Triptych Cryptic Arts  

Yo La Tengo

Over the years, my friends have turned me on to a sonic mountain of great music, to so many great bands I might never have gotten into otherwise that they are too numerous to document. Molasses alone gives me a dozen bands' catalogues to explore every time he makes me a mix tape. The Fall, Sally Timms, The Misfits, Modest Mouse, Magnetic Fields -- my eye has fixed on the "M"s and I could keep listing bands from that section of my collection, but I'm sure the point is well taken already: the better part of my musical taste has been guided and shaped by discoveries my friends have made. Yo La Tengo is the band that, in my circle of friends, I can proudly lay claim to having brought to the table.

Yo La Tengo It was a fluke how it came about.
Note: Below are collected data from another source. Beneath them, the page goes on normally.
## src/rtl/rcwt_pkg.sv

```systemverilog
// shared types and constants for the raycast wall column texturer
// no dependencies
package rcwt_pkg;

  // configuration register indexes
  localparam logic CFG_ROW_SHIFT  = 1'b0;
  localparam logic CFG_EYE_OFFSET = 1'b1;

  // request kinds
  localparam logic MODE_LOAD = 1'b0;
  localparam logic MODE_DRAW = 1'b1;

  // divider sizes: dividend and divisor widths
  localparam int unsigned DIV_W = 36;
  localparam int unsigned DVS_W = 17;

  typedef struct packed {
    logic               mode;
    logic [7:0]         column;
    logic [15:0]        distance;
    logic               hit_side;
    logic [15:0]        pos_x;
    logic [15:0]        pos_y;
    logic signed [15:0] dir_x;
    logic signed [15:0] dir_y;
    logic               texture_select;
    logic [11:0]        texel_address;
    logic [31:0]        texel;
  } in_item_t;

  typedef struct packed {
    logic [5:0]  row;
    logic [7:0]  out_column;
    logic [31:0] color;
    logic [15:0] depth;
    logic        last;
  } out_item_t;

  // classified request held in the queue
  typedef struct packed {
    logic               is_load;
    logic               sel;
    logic [11:0]        addr;
    logic [31:0]        texel;
    logic [7:0]         column;
    logic [15:0]        distance;
    logic [15:0]        pos;
    logic signed [15:0] dir;
  } cmd_t;

  // divider start request
  typedef struct packed {
    logic             start;
    logic [DIV_W-1:0] dividend;
    logic [DVS_W-1:0] divisor;
  } div_req_t;

endpackage

```

## src/rtl/rcwt_front.sv

```systemverilog
// front end: takes requests and classifies them into queue commands
// depends on rcwt_pkg
module rcwt_front #(
  parameter int unsigned SCREEN_WIDTH = 256
) (
  input  rcwt_pkg::in_item_t item_i,
  input  logic               valid_i,
  input  logic               q_full_i,
  output logic               stall_o,
  output logic               push_o,
  output rcwt_pkg::cmd_t     cmd_o
);
  import rcwt_pkg::*;

  logic on_screen;
  logic is_load;

  // off-screen draw columns are dropped here
  assign on_screen = {1'b0, item_i.column} < 9'(SCREEN_WIDTH);
  assign is_load   = (item_i.mode == MODE_LOAD);

  // clamp distance, pick the position and direction axis for the hit side
  always_comb begin
    cmd_o.is_load  = is_load;
    cmd_o.sel      = is_load ? item_i.texture_select : item_i.hit_side;
    cmd_o.addr     = item_i.texel_address;
    cmd_o.texel    = item_i.texel;
    cmd_o.column   = item_i.column;
    cmd_o.distance = (item_i.distance == 16'd0) ? 16'd1 : item_i.distance;
    cmd_o.pos      = item_i.hit_side ? item_i.pos_x : item_i.pos_y;
    cmd_o.dir      = item_i.hit_side ? item_i.dir_x : item_i.dir_y;
  end

  assign stall_o = q_full_i;
  assign push_o  = valid_i && !q_full_i && (is_load || on_screen);

endmodule

```

## config.mk

```make
export PLATFORM = sky130hd
export DESIGN_NAME = rcwt_front
export DESIGN_NICKNAME = d
export VERILOG_FILES = /design/src/rtl/rcwt_pkg.sv /design/src/rtl/rcwt_front.sv
export SDC_FILE = /design/constraint.sdc
export NUM_CORES = 1
export LEC_CHECK = 0
export CORE_AREA = 2 2 93 95
export DETAILED_ROUTE_END_ITERATION = 8
export DIE_AREA = 0 0 95 97
export DONT_BUFFER_PORTS = 1
export PLACE_DENSITY = 0.3
export SLEW_MARGIN = 0
export SYNTH_ARGS = -nofsm -noshare
export SYNTH_HDL_FRONTEND = slang
export SYNTH_SLANG_ARGS = --single-unit
```

## constraint.sdc

```tcl
create_clock -name vclk -period 0.95
set_input_delay 0 -clock vclk [all_inputs]
set_output_delay 0 -clock vclk [all_outputs]
set_load 0.01 [all_outputs]
```

==> impl_metrics.env <==
export IMPL_result_of_the_run="complete, no violations"
export IMPL_setup_tns_ps=0
export IMPL_finalInstanceArea_um2=656
export IMPL_final_seq_area_um2=0
export IMPL_routed_via_count=488
export IMPL_drcViolationCount=0
export IMPL_power_total_uw=276
export IMPL_placement_rows=33
export IMPL_fillCellCount=918
export IMPL_mostFrequentLayoutCell="mux2_4"
export IMPL_postSynthAreaPerCell_um2=9.36
export IMPL_numPortBuffers=0
export IMPL_vdd_drop_max_uv=48.1
export IMPL_internal_power_uw=168
export IMPL_timing_final_hold_violations=0
export IMPL_timing_max_transition_violations_final=0
export IMPL_slowest_delay_ps=330
export IMPL_cellPowerDensity_nw_per_um2=420
export IMPL_worst_path_max_fanout=2
export IMPL_power_switching_uw=108
export IMPL_core_area_um2=8130
export IMPL_path_class="primary input to output pin"
export IMPL_post_dp_hpwl_mm=2.37
export IMPL_drt_total_wl_mm=2.61
export IMPL_holdBufCountCts=0
export IMPL_whs_path_depth=0
export IMPL_globalRoute_totalOverflow=0
export IMPL_total_setup_buffers_inserted_after_cts=0
export IMPL_crit_buf_inv=0
export IMPL_rsz0062_at_grt="no"
export IMPL_initial_core_utilization_pct=13.0
export IMPL_drt_antenna_violating_nets=0
export IMPL_grt_pass1_vias=588
export IMPL_grt_start_max_net_pins=34
export IMPL_min_to="cmd_o[60]"
export IMPL_max_slew_worst_pin_slew_ps=325
export IMPL_grt_antenna_before_repair=0
export IMPL_slew_limit_headroom_pct=78.1
export IMPL_detailedRoute_firstIterationViolations=7
export IMPL_fmaxAchievable_mhz=1590
export IMPL_worst_hold_startpoint="item_i[4]"
export IMPL_drt_pre_antenna_iters=3
export IMPL_path_cells="nor4_1 -> a41o_1"
export IMPL_worst_hold_path_type="primary input to output pin"
export IMPL_global_route_wire_length_before_repair_mm=3.26
export IMPL_cpLargestDelayFamily="simple AND/OR/NAND/NOR gates"
export IMPL_critical_path_required_ps=950
export IMPL_place_area_um2=656
export IMPL_via_per_inst=3.37
export IMPL_syn_nets=250
export IMPL_synthesized_cell_area_um2=1060
export IMPL_sw_frac_of_total_pct=39.0
export IMPL_synth_lib_cells_used_distinct=11
export IMPL_arrival_ps=630
export IMPL_antenna_diode_count=0
export IMPL_floorplan_die_area_um2=9220
export IMPL_gp_congestion=0.573
export IMPL_ios=241
export IMPL_max_capacitance_violation_count=0
export IMPL_final_clkbuf_count=0
export IMPL_ys_seq_area_share_pct=0
export IMPL_layout_area_overhead_vs_synth_pct=-38.0
export IMPL_share_of_the_clock_period_used_by_the_worst_path_pct=66.1
export IMPL_cts_resized_gates=0
export IMPL_p_leak_nw=0.271
export IMPL_post_route_cells_drive_above_1_share_pct=82.5
export IMPL_grt_use_total_pct=4.69
export IMPL_post_synth_inst_count=113
export IMPL_fin_nets=179
export IMPL_route_detailed_wl_per_inst_um=18.0
export IMPL_finalSetupViolations=0
export IMPL_power_frac_clock_pct=0
export IMPL_numSequentialCells=0
export IMPL_critical_path_slowest_cell="nor4_1"
export IMPL_die_x_um=95
export IMPL_sequentialPowerShare_pct=0
export IMPL_die_height_um=97
export IMPL_final_min_clock_period_ps=628
export IMPL_commonest_non_fill_non_tap_cells_in_the_layout="mux2_4 (29), mux2_2 (4), nor4_1 (3)"
export IMPL_critical_path_endpoint_type="output pin"
export IMPL_ys_warn_count=0
export IMPL_worstSetupStartpointType="primary input"
export IMPL_combPwrFrac_pct=100.0
## per-stage QoR
| stage | hold WS, ps | util [%] | std cells | setup slack, ps |
|---|---|---|---|---|
| after global routing | 0.0151 | 8.06 | 145 | 308 |
| after CTS | 0.0686 | 8.06 | 145 | 302 |
| after global placement | 0.0686 | 8.06 | 145 | 293 |
| after floorplan | 46.4 | - | 113 | 379 |
| final | 0.00391 | 8.06 | 145 | 322 |
| after detailed placement | 0.0686 | 8.06 | 145 | 307 |
## cell families after synthesis
kind of cell	synth area share, %
compound gates	0.947
buf+inv	50.8
simple gates	2.84
mux	45.4
## worst max path at each step
| stage | start | end | slack, ps | depth (start not counted) |
|---|---|---|---|---|
| final | item_i[114] | cmd_o[32] | 320 | 2 |
| after global routing | item_i[114] | cmd_o[32] | 310 | 2 |
| after CTS | item_i[114] | cmd_o[32] | 300 | 2 |
| after detailed placement | item_i[114] | cmd_o[32] | 310 | 2 |
| after global placement | item_i[114] | cmd_o[32] | 290 | 2 |
| after floorplan | item_i[109] | cmd_o[0] | 380 | 3 |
The inordinate amount of free time I created for myself by skipping class in college, the willingness of credit card companies to extend me lines of credit so ludicrously large that today, despite being gainfully employed for something like 8 virtually uninterrupted years, I am still trying to pay off -- these factors combined to make me rabid collector of cd's. Despite spending hours trolling the aisles of numerous music stores, I'd never picked up, nevermind considered buying a Yo La Tengo CD. At the time, their first album Ride the Tiger, was already out-of-print, or at least difficult to find and the President/New Wave Hot Dogs was the only other CD they'd released. I'd never even heard a cut on the radio, college or mainstream. Fortunately, I'm also a bibliophile, another reason I'm still indentured to Chase Manhattan Bank, and was an avid reader of Mark Ziesing's catalogue. Sometime in 1989, Lucius Shepard, a writer I admire still, listed some of the bands he was listening to at the moment in the catalogue. I'm not sure why the name Yo La Tengo jumped out at me, but it did and I picked their CD to buy. I loved it so much I went out and bought a bunch of the other bands he listed. (Fields of the Nephilim didn't work out, but Screaming Tree made it into heavy rotation on my player.)
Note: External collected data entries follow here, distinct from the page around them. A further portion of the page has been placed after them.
`src/rtl/rcwt_pkg.sv`:
```
// shared types and constants for the raycast wall column texturer
// no dependencies
package rcwt_pkg;

  // configuration register indexes
  localparam logic CFG_ROW_SHIFT  = 1'b0;
  localparam logic CFG_EYE_OFFSET = 1'b1;

  // request kinds
  localparam logic MODE_LOAD = 1'b0;
  localparam logic MODE_DRAW = 1'b1;

  // divider sizes: dividend and divisor widths
  localparam int unsigned DIV_W = 36;
  localparam int unsigned DVS_W = 17;

  typedef struct packed {
    logic               mode;
    logic [7:0]         column;
    logic [15:0]        distance;
    logic               hit_side;
    logic [15:0]        pos_x;
    logic [15:0]        pos_y;
    logic signed [15:0] dir_x;
    logic signed [15:0] dir_y;
    logic               texture_select;
    logic [11:0]        texel_address;
    logic [31:0]        texel;
  } in_item_t;

  typedef struct packed {
    logic [5:0]  row;
    logic [7:0]  out_column;
    logic [31:0] color;
    logic [15:0] depth;
    logic        last;
  } out_item_t;

  // classified request held in the queue
  typedef struct packed {
    logic               is_load;
    logic               sel;
    logic [11:0]        addr;
    logic [31:0]        texel;
    logic [7:0]         column;
    logic [15:0]        distance;
    logic [15:0]        pos;
    logic signed [15:0] dir;
  } cmd_t;

  // divider start request
  typedef struct packed {
    logic             start;
    logic [DIV_W-1:0] dividend;
    logic [DVS_W-1:0] divisor;
  } div_req_t;

endpackage

```
`src/rtl/rcwt_fifo.sv`:
```
// two-entry command queue between front and back end
// depends on rcwt_pkg
module rcwt_fifo (
  input  logic           clk_i,
  input  logic           rst_ni,
  input  logic           push_i,
  input  rcwt_pkg::cmd_t data_i,
  input  logic           pop_i,
  output rcwt_pkg::cmd_t data_o,
  output logic           empty_o,
  output logic           full_o
);
  import rcwt_pkg::*;

  cmd_t       entry_q [2];
  logic       wp_q;
  logic       rp_q;
  logic [1:0] cnt_q;

  // pointers and fill count
  always_ff @(posedge clk_i or negedge rst_ni) begin
    if (!rst_ni) begin
      wp_q  <= 1'b0;
      rp_q  <= 1'b0;
      cnt_q <= 2'd0;
    end else begin
      if (push_i) wp_q <= ~wp_q;
      if (pop_i) rp_q <= ~rp_q;
      case ({push_i, pop_i})
        2'b10:   cnt_q <= cnt_q + 2'd1;
        2'b01:   cnt_q <= cnt_q - 2'd1;
        default: cnt_q <= cnt_q;
      endcase
    end
  end

  // storage
  always_ff @(posedge clk_i) begin
    if (push_i) entry_q[wp_q] <= data_i;
  end

  assign data_o  = entry_q[rp_q];
  assign empty_o = (cnt_q == 2'd0);
  assign full_o  = (cnt_q == 2'd2);

endmodule

```
`config.mk`:
```
export PLATFORM = sky130hd
export DESIGN_NAME = rcwt_fifo
export DESIGN_NICKNAME = d
export VERILOG_FILES = /design/src/rtl/rcwt_pkg.sv /design/src/rtl/rcwt_fifo.sv
export SDC_FILE = /design/constraint.sdc
export NUM_CORES = 1
export LEC_CHECK = 0
export ABC_AREA = 1
export BUFFER_PORTS_ARGS = -buffer_cell sky130_fd_sc_hd__buf_2
export CORE_ASPECT_RATIO = 0.9
export CORE_MARGIN = 3
export CORE_UTILIZATION = 46
export CTS_CLUSTER_DIAMETER = 150
export DETAILED_ROUTE_END_ITERATION = 8
export HOLD_SLACK_MARGIN = 0.15
export PLACE_DENSITY_LB_ADDON = 0.15
export SLEW_MARGIN = 20
export SYNTH_ARGS = -nofsm -noshare
export SYNTH_HDL_FRONTEND = slang
export SYNTH_SLANG_ARGS = --single-unit
```
`constraint.sdc`:
```
create_clock -name clk_i -period 5.8 [get_ports clk_i]
set_clock_uncertainty 0.05 [all_clocks]
set_input_delay 1.16 -clock clk_i [delete_from_list [all_inputs] [get_ports clk_i]]
set_output_delay 1.16 -clock clk_i [all_outputs]
set_load 0.05 [all_outputs]
```
==> metrics.csv <==
stage,metric,value,unit
power,total leakage power,4.24,nW
grt,pin count of the biggest net entering global routing,128,
synth,Post-synth top cells,"204 x edfxtp_1, 108 x inv_1, 107 x nand2_1, 50 x o21ai_2, 43 x o21ai_0",
routing,drt drc,0,
cells_and_area,layout cell share with drive strength beyond 1,38.1,%
grt,initial antenna violation count,3,
power,Power Dens Cells,609,nW/um^2
routing,post-route ant nets,0,
synth,top cell type's share of synthesized area,76.5,%
synth,register bit total from synthesis,208,
cts,cts hold-fix bufs,0,
synth,largest area contributor in the netlist,edfxtp_1,
cts,CTS tree,yes,
critical_path,crit path capture,data_o[38],
status,status,finished clean,
floorplan,Core ar.,16900,um^2
synth,synthesized area per cell,14.4,um^2
timing,Final Hold Vio Count,0,
power,share of power burned in combinational logic,41.6,%
power,internal power,0.00334,W
grt,vias in the first global route,4848,
synth,asr flop ratio synth,1.92,%
cells_and_area,post-route design area,9910,um^2
timing,Slew headroom,34.0,%
routing,routed vias/inst,4.64,
power,clock network fraction of total power,22.6,%
placed_design,IO buf count,209,
critical_path,CP endpoint kind,primary output,
synth,Ys Warns,0,
timing,RSZ-0062 raised after global routing,false,
synth,most numerous cell in the Yosys netlist,edfxtp_1,
critical_path,CP required,4.59,ns
power,Switching Fraction,44.7,%
critical_path,Worst Path Max Fanout,127,
power,Flop pwr share,35.8,%
grt,global-route wire length before repair,24.4,mm
placed_design,Post-Place Cells,982,
floorplan,total die area,19000,um^2
critical_path,crit path launch type,flop,
cts,Worst-Skew Late Latency,0.48,ns
synth,Synth Cell Area,8000,um^2
timing,max-slew violation count,0,
floorplan,initial core utilization,47.2,%
cells_and_area,Final nets,878,
cts,Max H-tree Level,1,
synth,syn_nets,664,
cts,Post-CTS Setup Inserts,0,
synth,cells after synthesis,557,
critical_path,Critical path origin,rp_q,
timing,Slew @ Worst Pin,0.990,ns
routing,Routed WL,15.0,mm
job,max-cap viol count,0,
cts,Clock Sink Count,208,
timing,fmax,258,MHz
critical_path,R2R depth,3,
cells_and_area,Synth-to-Final Area Change,23.8,%
floorplan,Die Ht,131,um
cells_and_area,filler-free cell count of the finished design,1023,
timing,setup_tns,0,ns
timing,final period demand of the worst path,3.88,ns
routing,Vias,4742,
cts,clk root buf,clkbuf_16,
worst_hold_path,worst min path class,in2async,
routing,DR WL/cell,14.7,um
synth,largest cells by area after synthesis,"edfxtp_1 77%, o21ai_2 5.5%, inv_1 5.1%",
routing,Initial DRC Count,219,
grt,gr ovfl total,0,
power,sw power,0.00270,W
timing,crit share post-route,66.8,%
routing,TritonRoute pass-1 iters,4,
placed_design,DPL Wire Length,9.94,mm
floorplan,Top Ports,210,
cts,CTS resizes,0,
cts,TritonCTS buffer count,22,
synth,register area share after synthesis,77.8,%
placed_design,Placed Instance Area,9190,um^2
floorplan,Die Width,145,um
cts,Longest Clk Path Bufs,3,
timing,final setup fails,0,
placed_design,Final GP Congestion,0.726,
cts,"Reg clk slew, reported paths",0.06,ns
power,PnR Total Power,0.00603,W
critical_path,R2R setup slack,3.58,ns
critical_path,WP data arrival,2.67,ns
critical_path,FF-to-FF End,entry_q[1][71],
power,Worst VDD drop,0.000383,V
synth,synth unique cells,18,
floorplan,Core Rows,45,
critical_path,reg2reg start,wp_q,
synth,"EDFF count, synth",204,
grt,gr usage total,15.7,%
synth,Synth Flop Type,edfxtp_1,
critical_path,Setup CP Type,reg2out,
==> critical path, cell delays in order, from the launching register on <==
cell and delay, ns:
dfrtp_4 1.03, buf_12 0.47, nand2_1 0.09, o21ai_0 0.13, buf_2 0.32
==> worst min path at each step <==
stage | from | end | slack, ns | cells past startpoint
2_1_floorplan | cnt_q[1] | cnt_q[1] | 0.41 | 2
3_3_place_gp | cnt_q[1] | cnt_q[1] | 0.43 | 2
3_5_place_dp | cnt_q[1] | cnt_q[1] | 0.47 | 2
4_1_cts | rst_ni | cnt_q[0] | 0.41 | 1
5_1_grt | rst_ni | cnt_q[0] | 0.41 | 1
6_report | rst_ni | wp_q | 0.43 | 1
==> metrics by stage <==
stage          util (%)  hold WS (ns)  worst slack (ns)
3_3_place_gp       54.2         0.428              2.42
2_1_floorplan         -         0.413              1.47
3_5_place_dp       54.2         0.472              2.41
5_1_grt            58.5         0.414              1.64
4_1_cts            58.5         0.408              1.88
6_report           58.5         0.434              1.92
==> power by group through the flow <==
stage                     clock (W)  sequential [W]  combinational [W]
after CTS                   0.00141         0.00217            0.00254
after detailed placement          0         0.00220            0.00254
after global placement            0         0.00218            0.00252
final                       0.00136         0.00216            0.00251
after floorplan                   0         0.00210            0.00214
after global routing        0.00147         0.00220            0.00267
==> cells in the final DEF, fill, tap and decap left out <==
master | netlist | layout
ha_1 | 1 | 1
o21ai_0 | 43 | 43
nor2_1 | 3 | 2
edfxtp_1 | 204 | 204
xor2_1 | 2 | 2
diode_2 | 0 | 1
clkinv_2 | 0 | 7
buf_12 | 0 | 1
o21ai_1 | 9 | 9
buf_2 | 1 | 209
nand4_1 | 1 | 1
nor2_4 | 0 | 1
dfrtp_4 | 0 | 1
clkbuf_8 | 0 | 2
o21ai_2 | 50 | 50
dfrtp_1 | 4 | 3
bufinv_16 | 0 | 2
nand2_1 | 107 | 107
nand3_1 | 1 | 1
xnor2_1 | 1 | 1
clkbuf_16 | 0 | 23
inv_4 | 0 | 1
clkbuf_1 | 4 | 5
clkinv_1 | 0 | 1
inv_1 | 108 | 107
buf_4 | 4 | 3
==> registers in the layout, indices dropped and copies added, names as in the netlist <==
signal and flops:
cnt_q 2, entry_q 204, rp_q 1, wp_q 1
==> per-layer routing <==
| metal | track usage (%) | vias to the layer above | routed length, um |
|---|---|---|---|
| li1 | - | 2333 | - |
| met1 | 19.9 | 2216 | 6110 |
| met2 | 26.1 | 163 | 7170 |
| met3 | 5.55 | 26 | 1360 |
| met4 | 3.96 | 4 | 342 |
| met5 | 0 | - | 34 |
==> cell type report <==
type / count / area, um^2
diodes: 1 / 2.50
flip-flops and latches: 208 / 6230
well taps: 235 / 294
clock buffers: 30 / 622
fillers: 1406 / 7040
multi-input cells: 218 / 1170
repair buffers: 213 / 1090
clock inverters: 10 / 98.8
inverters: 108 / 408
==> logic make-up (layout without fill, tap and decap cells) <==
family	count (synthesis)	after routing	synth area share [%]
flops	208	208	77.8
buf+inv	131	361	7.71
simple gates	112	112	5.30
compound gates	102	102	8.72
xor+xnor	3	3	0.328
fa+ha+maj	1	1	0.156
other cells	0	1	0
Power figures use the tool's default switching activity.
Ira, Georgia, and James have released 8 albums together since then, several singles and EPs, and appeared on numerous compilations. James also does quite nicely on his own with Dump. They're the most listened to CDs I own. I'm not going to play the Velvet Underground meets The Kinks game in trying to describe their sound. Ira's voice is nasal, but if I want crooning I'll throw on a Dean Martin album. Anyways, Georgia's got the most heart-breakingly beautiful voice this side of Sally Timms. Ira's guitar is what hooked me first. The long version of "The Evil That Men Do" on President/New Wave remains my favorite stretch of guitar noise of all time. Ira's intuitive understanding of how to integrate feedback into a song is sheer brilliance. Despite the chaotic tumble of notes to noise and back, the song always sounds like a "song".

Having chatted briefly with Ira and Georgia in the course of getting stuff signed over the years, and based on interviews I've read, I've concluded that they're decent human beings, good people who deserve to be supported quite aside from the fact they are simply, in my opinion, one of the best bands in the world.